Health Dialysis Unit
Health Dialysis Unit

A US$ 232, 000.00 Renal Dialysis Unit of the 37 Military Hospital, fully sponsored by the GCB Bank Limited has been commissioned in Accra to deliver Kidney related services.

Dialysis is a form of treatment that filters and purifies the blood using a machine when the kidneys are not functioning properly.

The entire Unit consists of six dialysis machines, two Ultrasound machines, Defibrillators with Monitors and Printers, a Water Purification Plant, amongst others. The Unit is co-located with the Intensive Care Unit and has the capacity for expansion.

Mr Anselm Ray Sowah, the Managing Director, GCB Bank Limited, said the new Unit will enhance the level of care provided to patients on dialysis and also promote a renewed enthusiasm among the staff.

He said GCB Bank has supported and continues to support many institutions and health facilities including the Ghana Armed Forces.

Mr Sowah said in September 2015, GCB Bank donated desktop computers and accessories and 12 Uninterrupted Power Supply valued at $12,089.20 to the Ghana Armed Forces Command and Staff College.
He said in September 2016, the Bank again presented a 15- Seater Nissan bus to the Ghana Military Academy.

He said GCB Bank is committed to the health needs of citizens and as a result had refurbished the Female Ward ‘N’ of the Orthopaedic Centre of the Korle-Bu Teaching Hospital.
Lieutenant General Obed Boamah Akwa, the Chief of Defence Staff, said according to the World Health Organization, 10 per cent of the population worldwide were affected by chronic kidney disease.

He said millions died each year due to lack of access to available and affordable treatment and over two million people worldwide currently receive treatment from dialysis or a kidney transplant to stay alive, yet this number may represent only 10 per cent of people, who actually need treatment in order to live.

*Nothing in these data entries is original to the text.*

<file path="src/rtl/bts_pkg.sv">
`default_nettype none
// ----------------------------------------------------------------------------
// bts_pkg: shared types and constants for the bounded tagged stack unit
// Widths, operation and status codes, config and result structs, and the
// small index helpers used by the engine and the top level.
// ----------------------------------------------------------------------------
package bts_pkg;

    // Store geometry
    localparam int STORE_WORDS   = 4096;
    localparam int TAG_BITS      = 4;
    localparam int ADDR_BITS     = $clog2(STORE_WORDS);

    // Fixed field widths
    localparam int PTR_BITS      = 13;
    localparam int ADDR_OUT_BITS = 12;
    localparam int TAG_OUT_BITS  = 4;
    localparam int VALUE_BITS    = 64;
    localparam int CNT_BITS      = 32;
    localparam int KIND_BITS     = 2;
    localparam int STATUS_BITS   = 2;
    localparam int CFG_IDX_BITS  = 2;
    localparam int CFG_DATA_BITS = 13;
    localparam int RAM_WIDTH     = VALUE_BITS + TAG_BITS;

    // Stream beat widths (padded to whole bytes)
    localparam int S_TDATA_BITS  = 72;
    localparam int M_TDATA_BITS  = 176;
    localparam int M_USED_BITS   = ADDR_OUT_BITS + VALUE_BITS + TAG_OUT_BITS
                                   + 2 * PTR_BITS + 2 * CNT_BITS;

    localparam logic [PTR_BITS-1:0] BASE_RESET = PTR_BITS'(4096);
    localparam logic [PTR_BITS-1:0] CAP_RESET  = PTR_BITS'(4096);
    localparam logic [CNT_BITS-1:0] CNT_MAX    = {CNT_BITS{1'b1}};

    typedef enum logic [KIND_BITS-1:0] {
        KIND_PUSH  = 2'd0,
        KIND_POP   = 2'd1,
        KIND_CLEAR = 2'd2
    } kind_t;

    typedef enum logic [STATUS_BITS-1:0] {
        STATUS_OK        = 2'd0,
        STATUS_OVERFLOW  = 2'd1,
        STATUS_DEPTH     = 2'd2,
        STATUS_UNDERFLOW = 2'd3
    } status_t;

    typedef enum logic [CFG_IDX_BITS-1:0] {
        CFG_BASE   = 2'd0,
        CFG_LIMIT  = 2'd1,
        CFG_CAP_ON = 2'd2,
        CFG_CAP    = 2'd3
    } cfg_index_t;

    // Register file view handed to the engine
    typedef struct packed {
        logic [PTR_BITS-1:0]      base;
        logic [ADDR_OUT_BITS-1:0] limit;
        logic                     cap_on;
        logic [PTR_BITS-1:0]      cap;
        logic                     base_wr;
        logic [PTR_BITS-1:0]      base_wr_data;
    } cfg_t;

    // Result held by the engine until the output register takes it
    typedef struct packed {
        logic                     valid;
        status_t                  status;
        logic [ADDR_OUT_BITS-1:0] addr;
        logic                     is_pop;
        logic [PTR_BITS-1:0]      depth;
        logic [PTR_BITS-1:0]      peak;
        logic [CNT_BITS-1:0]      push_cnt;
        logic [CNT_BITS-1:0]      pop_cnt;
    } res_t;

    // Store access request
    typedef struct packed {
        logic                 en;
        logic                 we;
        logic [ADDR_BITS-1:0] addr;
        logic [RAM_WIDTH-1:0] wdata;
    } ram_req_t;

    // Pointer modulo store size
    function automatic logic [ADDR_BITS-1:0] ptr_index(input logic [PTR_BITS-1:0] ptr);
        logic [ADDR_BITS+PTR_BITS-1:0] w;
        w = {{ADDR_BITS{1'b0}}, ptr};
        return w[ADDR_BITS-1:0];
    endfunction

    // Store index as reported in the 12-bit address field
    function automatic logic [ADDR_OUT_BITS-1:0] addr_report(input logic [ADDR_BITS-1:0] idx);
        logic [ADDR_BITS+ADDR_OUT_BITS-1:0] w;
        w = {{ADDR_OUT_BITS{1'b0}}, idx};
        return w[ADDR_OUT_BITS-1:0];
    endfunction

    function automatic logic [TAG_BITS-1:0] tag_keep(input logic [TAG_OUT_BITS-1:0] tag);
        logic [TAG_BITS+TAG_OUT_BITS-1:0] w;
        w = {{TAG_BITS{1'b0}}, tag};
        return w[TAG_BITS-1:0];
    endfunction

    function automatic logic [TAG_OUT_BITS-1:0] tag_report(input logic [TAG_BITS-1:0] tag);
        logic [TAG_BITS+TAG_OUT_BITS-1:0] w;
        w = {{TAG_OUT_BITS{1'b0}}, tag};
        return w[TAG_OUT_BITS-1:0];
    endfunction

    // Depth for a pointer: zero at or above the base
    function automatic logic [PTR_BITS-1:0] depth_at(input logic [PTR_BITS-1:0] ptr,
                                                     input logic [PTR_BITS-1:0] base);
        return (ptr < base) ? (base - ptr) : '0;
    endfunction

endpackage
`default_nettype wire

</file>
<file path="src/rtl/bts_engine.sv">
`default_nettype none
// ----------------------------------------------------------------------------
// bts_engine: stack pointer, limit checks, statistics and result register
// Decides each beat in its accept cycle, issues the store write or read, and
// holds the result until the output stage takes it.
// ----------------------------------------------------------------------------
module bts_engine (
    input  wire logic                               aclk,
    input  wire logic                               aresetn,
    input  wire bts_pkg::cfg_t                      cfg,
    input  wire logic                               in_accept,
    input  wire logic [bts_pkg::KIND_BITS-1:0]      in_kind,
    input  wire logic [bts_pkg::VALUE_BITS-1:0]     in_value,
    input  wire logic [bts_pkg::TAG_OUT_BITS-1:0]   in_tag,
    input  wire logic                               res_take,
    output bts_pkg::res_t                           res,
    output bts_pkg::ram_req_t                       ram_req
);

    logic [bts_pkg::PTR_BITS-1:0] sp_reg, sp_next;
    logic [bts_pkg::PTR_BITS-1:0] peak_reg, peak_next;
    logic [bts_pkg::CNT_BITS-1:0] push_cnt_reg, push_cnt_next;
    logic [bts_pkg::CNT_BITS-1:0] pop_cnt_reg, pop_cnt_next;
    bts_pkg::res_t                res_reg, res_next;

    logic [bts_pkg::PTR_BITS-1:0]  np;
    logic [bts_pkg::PTR_BITS-1:0]  np_depth;
    logic [bts_pkg::ADDR_BITS-1:0] push_idx;
    logic [bts_pkg::ADDR_BITS-1:0] pop_idx;
    logic                          at_limit;
    logic                          cap_hit;
    logic                          push_ok;
    logic                          pop_ok;
    bts_pkg::status_t              status;
    logic [bts_pkg::ADDR_OUT_BITS-1:0] addr_out;

    // Checks on the current pointer
    always_comb begin
        np       = sp_reg - 1'b1;
        np_depth = bts_pkg::depth_at(np, cfg.base);
        push_idx = bts_pkg::ptr_index(np);
        pop_idx  = bts_pkg::ptr_index(sp_reg);
        at_limit = sp_reg <= {1'b0, cfg.limit};
        cap_hit  = cfg.cap_on && (np_depth > cfg.cap);
    end

    // Next state and result
    always_comb begin
        sp_next       = sp_reg;
        peak_next     = peak_reg;
        push_cnt_next = push_cnt_reg;
        pop_cnt_next  = pop_cnt_reg;
        push_ok       = 1'b0;
        pop_ok        = 1'b0;
        status        = bts_pkg::STATUS_OK;
        addr_out      = '0;

        case (bts_pkg::kind_t'(in_kind))
            bts_pkg::KIND_PUSH: begin
                if (at_limit) begin
                    status = bts_pkg::STATUS_OVERFLOW;
                end else if (cap_hit) begin
                    status = bts_pkg::STATUS_DEPTH;
                end else begin
                    push_ok  = 1'b1;
                    sp_next  = np;
                    addr_out = bts_pkg::addr_report(push_idx);
                    if (np_depth > peak_reg) begin
                        peak_next = np_depth;
                    end
                    if (push_cnt_reg != bts_pkg::CNT_MAX) begin
                        push_cnt_next = push_cnt_reg + 1'b1;
                    end
                end
            end
            bts_pkg::KIND_POP: begin
                if (sp_reg >= cfg.base) begin
                    status = bts_pkg::STATUS_UNDERFLOW;
                end else begin
                    pop_ok   = 1'b1;
                    sp_next  = sp_reg + 1'b1;
                    addr_out = bts_pkg::addr_report(pop_idx);
                    if (pop_cnt_reg != bts_pkg::CNT_MAX) begin
                        pop_cnt_next = pop_cnt_reg + 1'b1;
                    end
                end
            end
            bts_pkg::KIND_CLEAR: begin
                peak_next     = '0;
                push_cnt_next = '0;
                pop_cnt_next  = '0;
            end
            default: ;
        endcase

        res_next.valid    = 1'b1;
        res_next.status   = status;
        res_next.addr     = addr_out;
        res_next.is_pop   = pop_ok;
        res_next.depth    = bts_pkg::depth_at(sp_next, cfg.base);
        res_next.peak     = peak_next;
        res_next.push_cnt = push_cnt_next;
        res_next.pop_cnt  = pop_cnt_next;
    end

    // Store access: push writes at the new pointer, pop reads at the old one
    always_comb begin
        ram_req.en    = in_accept && (push_ok || pop_ok);
        ram_req.we    = push_ok;
        ram_req.addr  = push_ok ? push_idx : pop_idx;
        ram_req.wdata = {bts_pkg::tag_keep(in_tag), in_value};
    end

    // Pointer and statistics
    always_ff @(posedge aclk) begin
        if (!aresetn) begin
            sp_reg       <= bts_pkg::BASE_RESET;
            peak_reg     <= '0;
            push_cnt_reg <= '0;
            pop_cnt_reg  <= '0;
        end else if (cfg.base_wr) begin
            sp_reg <= cfg.base_wr_data;
        end else if (in_accept) begin
            sp_reg       <= sp_next;
            peak_reg     <= peak_next;
            push_cnt_reg <= push_cnt_next;
            pop_cnt_reg  <= pop_cnt_next;
        end
    end

    // Result register: valid flag under reset, payload loaded with each beat
    always_ff @(posedge aclk) begin
        if (!aresetn) begin
            res_reg.valid <= 1'b0;
        end else if (in_accept) begin
            res_reg.valid <= 1'b1;
        end else if (res_take) begin
            res_reg.valid <= 1'b0;
        end
        if (in_accept) begin
            res_reg.status   <= res_next.status;
            res_reg.addr     <= res_next.addr;
            res_reg.is_pop   <= res_next.is_pop;
            res_reg.depth    <= res_next.depth;
            res_reg.peak     <= res_next.peak;
            res_reg.push_cnt <= res_next.push_cnt;
            res_reg.pop_cnt  <= res_next.pop_cnt;
        end
    end

    assign res = res_reg;

endmodule
`default_nettype wire
</file>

Lieutenant Gen Akwa admonished all staff of the hospital to eschew mediocrity and strive for excellence.

“Remember that 37 Military Hospital has maintained an enviable track record of professionalism over the years, which should be maintained. I charge all of you to help maintain that level of professionalism”, he said.

Brigadier General Michael Akwasi Yeboah-Agyapong, the Commander of 37 Military Hospital, said even though Dialysis started in the 1940’s, efforts to establish a Renal Dialysis Unit at the 37 Military Hospital started in 2007.

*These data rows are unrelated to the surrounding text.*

`src/design/dcot_pkg.sv`:
```
// ----------------------------------------------------------------------------
// dcot_pkg
// Shared constants and types for the DC offset tracking block.
// ----------------------------------------------------------------------------
`default_nettype none

package dcot_pkg;

  localparam int BURST_SAMPLES = 156;
  localparam int WINDOW_LOG2   = 7;
  localparam int NUM_CARRIERS  = 4;
  localparam int NUM_ENTRIES   = 32;

  localparam int SampleW   = 16;
  localparam int OffsetW   = 24;
  localparam int SumW      = 24;
  localparam int MeanW     = 17;
  localparam int PosW      = 8;
  localparam int FracShift = 8;
  localparam int SmoothShift = 4;
  localparam int AccW      = 29;

  localparam int TableDepth = 2 * NUM_CARRIERS * NUM_ENTRIES;
  localparam int AddrW      = (TableDepth > 1) ? $clog2(TableDepth) : 1;

  localparam int WinLen   = 1 << WINDOW_LOG2;
  localparam int WinStart = (BURST_SAMPLES >= WinLen) ? (BURST_SAMPLES - WinLen) / 2 : 0;
  localparam int WinEnd   = WinStart + WinLen;
  localparam int PosMax   = (1 << PosW) - 1;

  typedef enum logic {
    OP_MEASURE = 1'b0,
    OP_CORRECT = 1'b1
  } op_e;

  typedef enum logic {
    KIND_SAMPLE = 1'b0,
    KIND_OFFSET = 1'b1
  } kind_e;

  typedef struct packed {
    logic             en;
    logic [AddrW-1:0] addr;
  } tbl_rd_t;

  typedef struct packed {
    logic                      en;
    logic [AddrW-1:0]          addr;
    logic signed [OffsetW-1:0] data_i;
    logic signed [OffsetW-1:0] data_q;
  } tbl_wr_t;

endpackage

`default_nettype wire

```
`src/design/dcot_accum.sv`:
```
// ----------------------------------------------------------------------------
// dcot_accum
// Window accumulator: sums the centred window of a measure burst and gives
// the rounded mean on the final sample.
// ----------------------------------------------------------------------------
`default_nettype none

module dcot_accum (
  input  wire logic                                  clk_i,
  input  wire logic                                  rst_ni,
  input  wire logic                                  en_i,
  input  wire logic                                  last_i,
  input  wire logic signed [dcot_pkg::SampleW-1:0]   sample_i_i,
  input  wire logic signed [dcot_pkg::SampleW-1:0]   sample_q_i,
  output logic signed [dcot_pkg::MeanW-1:0]          mean_i_o,
  output logic signed [dcot_pkg::MeanW-1:0]          mean_q_o
);
  import dcot_pkg::*;

  logic signed [SumW-1:0] sum_i_q, sum_i_d;
  logic signed [SumW-1:0] sum_q_q, sum_q_d;
  logic [PosW-1:0]        pos_q, pos_d;
  logic                   in_win;
  logic signed [SumW-1:0] tot_i, tot_q;
  logic signed [SumW:0]   rnd_i, rnd_q;

  assign in_win = ({1'b0, pos_q} >= (PosW+1)'(WinStart)) &&
                  ({1'b0, pos_q} <  (PosW+1)'(WinEnd));

  always_comb begin
    tot_i = sum_i_q;
    tot_q = sum_q_q;
    if (in_win) begin
      tot_i = sum_i_q + SumW'(sample_i_i);
      tot_q = sum_q_q + SumW'(sample_q_i);
    end
    rnd_i = {tot_i[SumW-1], tot_i} + (SumW+1)'(1 << (WINDOW_LOG2 - 1));
    rnd_q = {tot_q[SumW-1], tot_q} + (SumW+1)'(1 << (WINDOW_LOG2 - 1));
    mean_i_o = MeanW'(rnd_i >>> WINDOW_LOG2);
    mean_q_o = MeanW'(rnd_q >>> WINDOW_LOG2);
  end

  always_comb begin
    sum_i_d = sum_i_q;
    sum_q_d = sum_q_q;
    pos_d   = pos_q;
    if (en_i) begin
      if (last_i) begin
        sum_i_d = '0;
        sum_q_d = '0;
        pos_d   = '0;
      end else begin
        sum_i_d = tot_i;
        sum_q_d = tot_q;
        if (pos_q != PosW'(PosMax)) begin
          pos_d = pos_q + 1'b1;
        end
      end
    end
  end

  always_ff @(posedge clk_i or negedge rst_ni) begin
    if (!rst_ni) begin
      sum_i_q <= '0;
      sum_q_q <= '0;
      pos_q   <= '0;
    end else begin
      sum_i_q <= sum_i_d;
      sum_q_q <= sum_q_d;
      pos_q   <= pos_d;
    end
  end

endmodule

`default_nettype wire

```
===== src/design/xcfd_pkg.sv =====
// shared types and constants for the xor checked frame decoder
package xcfd_pkg;

    typedef logic [7:0] byte_t;

    localparam byte_t START_BYTE = 8'hFE;

    typedef enum logic [2:0] {
        ST_WAIT,
        ST_FUNC_HI,
        ST_FUNC_LO,
        ST_LEN_HI,
        ST_LEN_LO,
        ST_DATA,
        ST_CHECK,
        ST_READ
    } state_t;

endpackage


===== src/design/xcfd_cell.sv =====
// one byte cell of the payload shift chain
module xcfd_cell
    import xcfd_pkg::*;
(
    input  logic  clk,
    input  logic  shift,
    input  byte_t din,
    output byte_t dout
);

    byte_t data_reg;

    always_ff @(posedge clk)
    begin
        if (shift)
        begin
            data_reg <= din;
        end
    end

    assign dout = data_reg;

endmodule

He said available records at the Kole-Bu Teaching Hospital as at May 2008, revealed that 65 end-stage renal disease patients were undergoing haemodialysis, compared to 48 the previous year.
He said several attempts were made to establish the unit, but financial, administrative and logistic bottlenecks made it impossible.

The hospital, he said, had always received proposals from various companies with varying packages which were forwarded to high headquarters for consideration, adding that, the burning desire to own it however led them to solicit support from other individuals and corporate bodies and the GCB Bank gave a positive response.

He said a team of interested and highly motivated personnel comprising of doctors, nurses, engineers and other support staff have undergone further refresher training and orientation on the machines.

Brig. Gen Yeboah-Agyapong said the first patient was dialyzed on February 14, adding that, the number of patients, who queued up for the use of the machine made it impossible to wait for a formal commissioning before starting operation.

He said the facility has even before it’s outdooring, attended to a total of seven cases with an accumulated total of 32 sessions.